Exercise aim:
Exactly how many lines in the entries contain "ALUop"? Give that number alone.

[Stored data entries]
red:
Design uart_pwm_top, start of the top module:
module uart_pwm_top (
    input  wire        clk,         
    input  wire        rst_n,       
    input  wire        uart_rx,     
    output wire [8:0]  pwm_out,     
    output wire [6:0] seg0,
    output wire [6:0] seg1,
    output wire [6:0] seg2,
    output wire [6:0] seg3,
    output wire [3:0] pkt_count
);
For scale: ~1600 cells after synthesis, about 44 I/O pins, about 17000 sq um of cells after synthesis.
==> flow/config.mk <==
export PLATFORM = sky130hd
export DESIGN_NAME = uart_pwm_top
export DESIGN_NICKNAME = uart_pwm_top
export VERILOG_FILES = /design/flow/design.v
export SDC_FILE = /design/flow/constraint.sdc
export NUM_CORES = 4
export LEC_CHECK = 0
export CAP_MARGIN = 20
export CORE_MARGIN = 2
export CORE_UTILIZATION = 69
export SLEW_MARGIN = 20
==> flow/constraint.sdc <==
create_clock -name core_clock -period 6.82 [get_ports {clk}]
set_input_delay 1.3640 -clock core_clock [delete_from_list [all_inputs] [get_ports {clk}]]
set_output_delay 1.3640 -clock core_clock [all_outputs]
set_load 0.01 [all_outputs]
run.sh (not shown) runs the stock make flow with config.mk's settings and CLKGATE_MAP_FILE=.
Changes in purple relative to red:
- TNS_END_PERCENT newly set to 60
- PLACE_DENSITY newly set to 0.78
- CELL_PAD_IN_SITES_GLOBAL_PLACEMENT newly set to 2
- GPL_TIMING_DRIVEN newly set to 1
- ABC_AREA newly set to 0
- CAP_MARGIN changed from 20 to 5
- CTS_CLUSTER_SIZE newly set to 18
- CTS_CLUSTER_DIAMETER newly set to 64
- MAX_ROUTING_LAYER newly set to met5
- CORE_UTILIZATION changed from 69 to 16
- CORE_ASPECT_RATIO newly set to 0.7
Notes after the runs:
Min height of the chip across purple and red: red
Per the comparison of purple with red, cell area went up about 4.6%; wire length went up 12%; storage element area held; switching component of the power went down 72 uW.
purple: worst setup slack is 25 ps higher than what red reported.
Sequential share of layout area sits lower in purple than in red.
Looking at termination of the worst setup path, the seg2[3] result is from red; the seg1[3] one comes from purple.
purple vs red: routing usage on met3 down in purple
Lower area of the die goes to red over purple.
Against red as the reference, purple delivers a lower final period demand of the worst path.
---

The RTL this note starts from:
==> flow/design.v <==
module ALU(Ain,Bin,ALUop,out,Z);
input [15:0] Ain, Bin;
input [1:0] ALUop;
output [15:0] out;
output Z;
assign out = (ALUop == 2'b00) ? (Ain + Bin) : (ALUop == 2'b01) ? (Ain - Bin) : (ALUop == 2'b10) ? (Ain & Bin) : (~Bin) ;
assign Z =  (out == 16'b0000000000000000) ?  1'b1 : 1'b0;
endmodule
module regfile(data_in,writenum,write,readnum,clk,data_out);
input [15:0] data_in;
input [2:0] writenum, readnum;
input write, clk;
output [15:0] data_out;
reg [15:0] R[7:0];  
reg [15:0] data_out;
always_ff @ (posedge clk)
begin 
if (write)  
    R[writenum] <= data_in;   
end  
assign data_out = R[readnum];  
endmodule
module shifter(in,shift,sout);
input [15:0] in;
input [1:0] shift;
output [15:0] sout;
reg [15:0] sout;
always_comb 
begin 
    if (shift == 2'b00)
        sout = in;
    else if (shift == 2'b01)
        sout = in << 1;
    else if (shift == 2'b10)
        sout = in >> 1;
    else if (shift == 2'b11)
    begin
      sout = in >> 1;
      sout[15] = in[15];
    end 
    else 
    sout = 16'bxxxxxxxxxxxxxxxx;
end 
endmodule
Design cu_engine, start of the top module:
module cu_engine (
    input  clk, nrst,
    input  [71:0] filter, 
    input  [23:0] data_in,
    input  [ 8:0] pe_en_ctrl,
    output [15:0] pe_out
);
    reg [23:0] dff [0:1];
    wire [143:0] psum;
    pe pe00 (.clk(clk), .en(pe_en_ctrl[0]), .a(data_in[ 7: 0]), .b(filter[ 7: 0]), .out(psum[15: 0]));
    pe pe10 (.clk(clk), .en(pe_en_ctrl[1]), .a(data_in[15: 8]), .b(filter[15: 8]), .out(psum[31:16]));
    pe pe20 (.clk(clk), .en(pe_en_ctrl[2]), .a(data_in[23:16]), .b(filter[23:16]), .out(psum[47:32]));
    pe pe01 (.clk(clk), .en(pe_en_ctrl[3]), .a(dff[0][ 7: 0]), .b(filter[31:24]), .out(psum[63:48]));
    pe pe11 (.clk(clk), .en(pe_en_ctrl[4]), .a(dff[0][15: 8]), .b(filter[39:32]), .out(psum[79:64]));
    pe pe21 (.clk(clk), .en(pe_en_ctrl[5]), .a(dff[0][23:16]), .b(filter[47:40]), .out(psum[95:80]));
    pe pe02 (.clk(clk), .en(pe_en_ctrl[6]), .a(dff[1][ 7: 0]), .b(filter[55:48]), .out(psum[111: 96]));
    pe pe12 (.clk(clk), .en(pe_en_ctrl[7]), .a(dff[1][15: 8]), .b(filter[63:56]), .out(psum[127:112]));
    pe pe22 (.clk(clk), .en(pe_en_ctrl[8]), .a(dff[1][23:16]), .b(filter[71:64]), .out(psum[143:128]));
    always @(posedge clk) begin
        if (!nrst) begin
            dff[0] <= 0;
            dff[1] <= 0;
        end else begin
            dff[0] <= data_in;
            dff[1] <= dff[0]; 
        end
    end
    assign pe_out = psum[15:0] + psum[31:16] + psum[47:32] + psum[63:48] + psum[79:64] + psum[95:80] + psum[111:96] + psum[127:112] + psum[143:128];
endmodule
Settings: LEC_CHECK=0, CAP_MARGIN=20, CELL_PAD_IN_SITES_DETAIL_PLACEMENT=0, CELL_PAD_IN_SITES_GLOBAL_PLACEMENT=0, CORE_ASPECT_RATIO=0.91, CORE_MARGIN=2, CORE_UTILIZATION=72, CTS_CLUSTER_DIAMETER=43, CTS_CLUSTER_SIZE=37, GPL_ROUTABILITY_DRIVEN=1, GPL_TIMING_DRIVEN=1, HOLD_SLACK_MARGIN=0.28, MAX_ROUTING_LAYER=met4, MIN_ROUTING_LAYER=met1, PLACE_DENSITY_LB_ADDON=0.29, SETUP_SLACK_MARGIN=-0.37, SLEW_MARGIN=20; clock period 3.63 ns.
run.sh (not shown) runs the stock make flow with config.mk's settings and CLKGATE_MAP_FILE=.
The starting point did not get past global routing (5_1_grt) with GRT-0232.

Answer below:
3